I did become a writer.
I sometimes think back to those days and realize how good we had it. We received housing and meals for two or three months and earned a paycheck while escaping the real world. On many mornings, I had no idea what day it was and didn’t really care.
It was a perfect way to get away from everything, except for the job I had to do each day, which was not really hard. We also were part of a ready-made social environment that didn’t leave us a lot of time to be bored.
There was always something going on, something to do. Sometimes, we showed up early in the dining room just to get away from it all for a brief period, before the kids and counselors started piling in. It was our shelter from the storm in a way, when we needed or wanted it.
These were not perfect summers, but they were pretty close. And, the passing decades have made the memories even sweeter. We had it all during those summers, and all we had to do was make sure that the food got out on time and that everybody was satisfied - except when Karl, the head chef, burned the soup.
Today, I escape the real world by spending time at the hideaway, where this column was written, or cruising. It’s not a total escape, but enough to recharge the batteries and start the old engine again, fresh and relaxed.
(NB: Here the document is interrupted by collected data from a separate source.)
`src/rtl/exc_disp_pkg.sv`:
```
package exc_disp_pkg;
    localparam int NUM_EXC  = 10;
    localparam int NUM_SYNC = 7;
    localparam int IDX_W    = $clog2(NUM_EXC);

    localparam int IX_ISI  = 0;
    localparam int IX_PROG = 1;
    localparam int IX_SYSC = 2;
    localparam int IX_FPU  = 3;
    localparam int IX_MCHK = 4;
    localparam int IX_DSI  = 5;
    localparam int IX_ALGN = 6;
    localparam int IX_EXT  = 7;
    localparam int IX_PERF = 8;
    localparam int IX_DEC  = 9;

    localparam int MSR_LE_BIT  = 0;
    localparam int MSR_EE_BIT  = 15;
    localparam int MSR_ILE_BIT = 16;

    localparam logic [31:0] SAVE_KEEP = 32'h87C0_FFFF;
    localparam logic [31:0] MSR_CLEAR = 32'h0004_EF36;
    localparam logic [31:0] ISI_MARK  = 32'h4000_0000;
    localparam logic [31:0] PROG_MARK = 32'h0002_0000;

    typedef enum logic [1:0] {
        S_IDLE   = 2'd0,
        S_TAKEN  = 2'd1,
        S_CANCEL = 2'd2
    } disp_state_e;

    function automatic logic [11:0] handler_vec(input logic [IDX_W-1:0] idx);
        logic [11:0] v;
        case (idx)
            IDX_W'(IX_ISI):  v = 12'h400;
            IDX_W'(IX_PROG): v = 12'h700;
            IDX_W'(IX_SYSC): v = 12'hC00;
            IDX_W'(IX_FPU):  v = 12'h800;
            IDX_W'(IX_DSI):  v = 12'h300;
            IDX_W'(IX_ALGN): v = 12'h600;
            IDX_W'(IX_EXT):  v = 12'h500;
            IDX_W'(IX_PERF): v = 12'hF00;
            IDX_W'(IX_DEC):  v = 12'h900;
            default:         v = 12'h000;
        endcase
        return v;
    endfunction

    function automatic logic saves_next_pc(input logic [IDX_W-1:0] idx);
        return (idx == IDX_W'(IX_ISI))  || (idx == IDX_W'(IX_SYSC)) ||
               (idx == IDX_W'(IX_EXT))  || (idx == IDX_W'(IX_PERF)) ||
               (idx == IDX_W'(IX_DEC));
    endfunction
endpackage

```
`src/rtl/exc_prio_sel.sv`:
```
module exc_prio_sel
    import exc_disp_pkg::*;
#(
    parameter int N      = NUM_EXC,
    parameter int N_SYNC = NUM_SYNC,
    parameter int IW     = IDX_W
) (
    input  logic [N-1:0]  pend_i,
    input  logic          ext_en_i,
    output logic [N-1:0]  grant_o,
    output logic [IW-1:0] idx_o,
    output logic          vld_o
);
    logic [N-1:0] eligible;

    generate
        for (genvar g = 0; g < N; g++) begin : g_elig
            if (g < N_SYNC) begin : g_sync
                assign eligible[g] = pend_i[g];
            end else begin : g_ext
                assign eligible[g] = pend_i[g] & ext_en_i;
            end
        end
    endgenerate

    // Lowest index wins: scan from the top so the last hit is the most urgent.
    always_comb begin
        grant_o = '0;
        idx_o   = '0;
        vld_o   = 1'b0;
        for (int i = N - 1; i >= 0; i--) begin
            if (eligible[i]) begin
                grant_o    = '0;
                grant_o[i] = 1'b1;
                idx_o      = IW'(i);
                vld_o      = 1'b1;
            end
        end
    end
endmodule

```
`src/rtl/exc_save_calc.sv`:
```
module exc_save_calc
    import exc_disp_pkg::*;
#(
    parameter int PC_W = 32
) (
    input  logic [IDX_W-1:0] idx_i,
    input  logic [31:0]      msr_i,
    input  logic [PC_W-1:0]  pc_i,
    input  logic [PC_W-1:0]  npc_i,
    output logic [PC_W-1:0]  srr0_o,
    output logic [31:0]      srr1_o,
    output logic [31:0]      msr_o,
    output logic [PC_W-1:0]  vec_o
);
    localparam int PAD_W = PC_W - 12;

    logic [31:0] marks;
    logic [31:0] msr_le;

    always_comb begin
        marks = '0;
        if (idx_i == IDX_W'(IX_ISI))  marks = ISI_MARK;
        if (idx_i == IDX_W'(IX_PROG)) marks = PROG_MARK;
    end

    always_comb begin
        msr_le             = msr_i;
        msr_le[MSR_LE_BIT] = msr_i[MSR_ILE_BIT];
    end

    assign srr1_o = (msr_i & SAVE_KEEP) | marks;
    assign msr_o  = msr_le & ~MSR_CLEAR;
    assign srr0_o = saves_next_pc(idx_i) ? npc_i : pc_i;
    assign vec_o  = {{PAD_W{1'b0}}, handler_vec(idx_i)};
endmodule

```
`src/rtl/exc_dispatch_unit.sv`:
```
module exc_dispatch_unit
    import exc_disp_pkg::*;
#(
    parameter int PC_W = 32
) (
    input  logic                clk,
    input  logic                rst_n,
    input  logic [NUM_EXC-1:0]  req_i,
    input  logic                dispatch_i,
    input  logic                load_i,
    input  logic [31:0]         load_msr_i,
    input  logic [PC_W-1:0]     load_pc_i,
    input  logic [PC_W-1:0]     load_npc_i,
    output logic [NUM_EXC-1:0]  pending_o,
    output logic [31:0]         msr_o,
    output logic [PC_W-1:0]     pc_o,
    output logic [PC_W-1:0]     npc_o,
    output logic [PC_W-1:0]     srr0_o,
    output logic [31:0]         srr1_o,
    output logic                taken_o,
    output logic                cancel_o,
    output logic [PC_W-1:0]     vector_o
);
    disp_state_e state_q, state_d;

    logic [NUM_EXC-1:0] pend_q, pend_d, grant, clr_mask;
    logic [IDX_W-1:0]   win_idx;
    logic               win_vld;
    logic [31:0]        msr_q, srr1_q, nx_srr1, nx_msr;
    logic [PC_W-1:0]    pc_q, npc_q, srr0_q, vec_q, nx_srr0, nx_vec;
    logic               is_mchk, do_take, do_cancel;

    exc_prio_sel #(.N(NUM_EXC), .N_SYNC(NUM_SYNC), .IW(IDX_W)) u_sel (
        .pend_i   (pend_q),
        .ext_en_i (msr_q[MSR_EE_BIT]),
        .grant_o  (grant),
        .idx_o    (win_idx),
        .vld_o    (win_vld)
    );

    exc_save_calc #(.PC_W(PC_W)) u_save (
        .idx_i  (win_idx),
        .msr_i  (msr_q),
        .pc_i   (pc_q),
        .npc_i  (npc_q),
        .srr0_o (nx_srr0),
        .srr1_o (nx_srr1),
        .msr_o  (nx_msr),
        .vec_o  (nx_vec)
    );

    assign is_mchk   = (win_idx == IDX_W'(IX_MCHK));
    assign do_take   = dispatch_i && win_vld && !is_mchk;
    assign do_cancel = dispatch_i && win_vld && is_mchk;

    // Next outcome state.
    always_comb begin
        state_d = S_IDLE;
        unique case (1'b1)
            do_take:   state_d = S_TAKEN;
            do_cancel: state_d = S_CANCEL;
            default:   state_d = S_IDLE;
        endcase
    end

    // State register.
    always_ff @(posedge clk or negedge rst_n) begin
        if (!rst_n) state_q <= S_IDLE;
        else        state_q <= state_d;
    end

    // Strobe outputs decoded from the state.
    always_comb begin
        taken_o  = 1'b0;
        cancel_o = 1'b0;
        unique case (state_q)
            S_TAKEN:  taken_o  = 1'b1;
            S_CANCEL: cancel_o = 1'b1;
            default:  ;
        endcase
    end

    // Flags to drop this edge.
    always_comb begin
        clr_mask = '0;
        if (do_take) clr_mask = grant;
        if (do_cancel) begin
            clr_mask[IX_MCHK] = 1'b1;
            clr_mask[IX_DSI]  = 1'b1;
        end
    end

    generate
        for (genvar g = 0; g < NUM_EXC; g++) begin : g_pend
            assign pend_d[g] = (pend_q[g] & ~clr_mask[g]) | req_i[g];
        end
    endgenerate

    always_ff @(posedge clk or negedge rst_n) begin
        if (!rst_n) begin
            pend_q <= '0;
            msr_q  <= '0;
            pc_q   <= '0;
            npc_q  <= '0;
            srr0_q <= '0;
            srr1_q <= '0;
            vec_q  <= '0;
        end else begin
            pend_q <= pend_d;
            if (do_take) begin
                srr0_q <= nx_srr0;
                srr1_q <= nx_srr1;
                msr_q  <= nx_msr;
                pc_q   <= nx_vec;
                npc_q  <= nx_vec;
                vec_q  <= nx_vec;
            end else if (load_i && !dispatch_i) begin
                msr_q <= load_msr_i;
                pc_q  <= load_pc_i;
                npc_q <= load_npc_i;
            end
        end
    end

    assign pending_o = pend_q;
    assign msr_o     = msr_q;
    assign pc_o      = pc_q;
    assign npc_o     = npc_q;
    assign srr0_o    = srr0_q;
    assign srr1_o    = srr1_q;
    assign vector_o  = vec_q;

    logic ext_win;
    assign ext_win = (win_idx >= IDX_W'(NUM_SYNC));

    a_r8_pc_at_vector: assert property (@(posedge clk) disable iff (!rst_n)
        taken_o |-> (pc_o == vector_o) && (npc_o == vector_o));

    a_r7_ee_cleared: assert property (@(posedge clk) disable iff (!rst_n)
        taken_o |-> !msr_o[MSR_EE_BIT]);

    a_r6_srr1_marks: assert property (@(posedge clk) disable iff (!rst_n)
        taken_o |-> ((srr1_o & ~(SAVE_KEEP | ISI_MARK | PROG_MARK)) == 32'h0));

    a_r4_ext_needs_ee: assert property (@(posedge clk) disable iff (!rst_n)
        (do_take && ext_win) |-> msr_q[MSR_EE_BIT]);

    a_r10_cancel_quiet: assert property (@(posedge clk) disable iff (!rst_n)
        cancel_o |-> $stable(pc_o) && $stable(srr0_o) && $stable(srr1_o) && $stable(msr_o));

    a_r2_no_loss: assert property (@(posedge clk) disable iff (!rst_n)
        !dispatch_i |=> ((pending_o & $past(pending_o)) == $past(pending_o)));

    a_r11_one_strobe: assert property (@(posedge clk) disable iff (!rst_n)
        !(taken_o && cancel_o));
endmodule

```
Cruising is probably a more total escape because it resembles camp life. I don’t care what day it is, only about what we’ll do next, where we eat, and what shows we’ll watch in the ship’s theater. In camp, we had trip days each Tuesday. On the cruise, we call those excursions. To me, the cruise is the main event. The excursions are just extra.
Escaping for a while on a cruise or the hideaway takes me back at times to those carefree summer days when our biggest worry was how to get a ride to our destination and back to camp.
We hitchhiked with no worries. Once we were picked up by a family with two kids and crowded into their station wagon. Nice family - we got dropped off right in front of the camp, just in time for the dinner shift. That was a close call.
Another time, we got a ride from two college girls in a VW bus. The engine made such noise that we never got a chance to talk to them. Then a guy picked us up who wanted to show us what a good driver he was. I was holding on to dear life the whole time.
Ben and Andy, I hope you guys have had a good post-camp life and are enjoying your retirements, if you are, in fact, retired.
I have no intentions of retiring. See, I predicted it right 50 years ago. What I do is write - for my own paper. I’m about to complete 29 years of publishing. It’s not a job. It’s my life.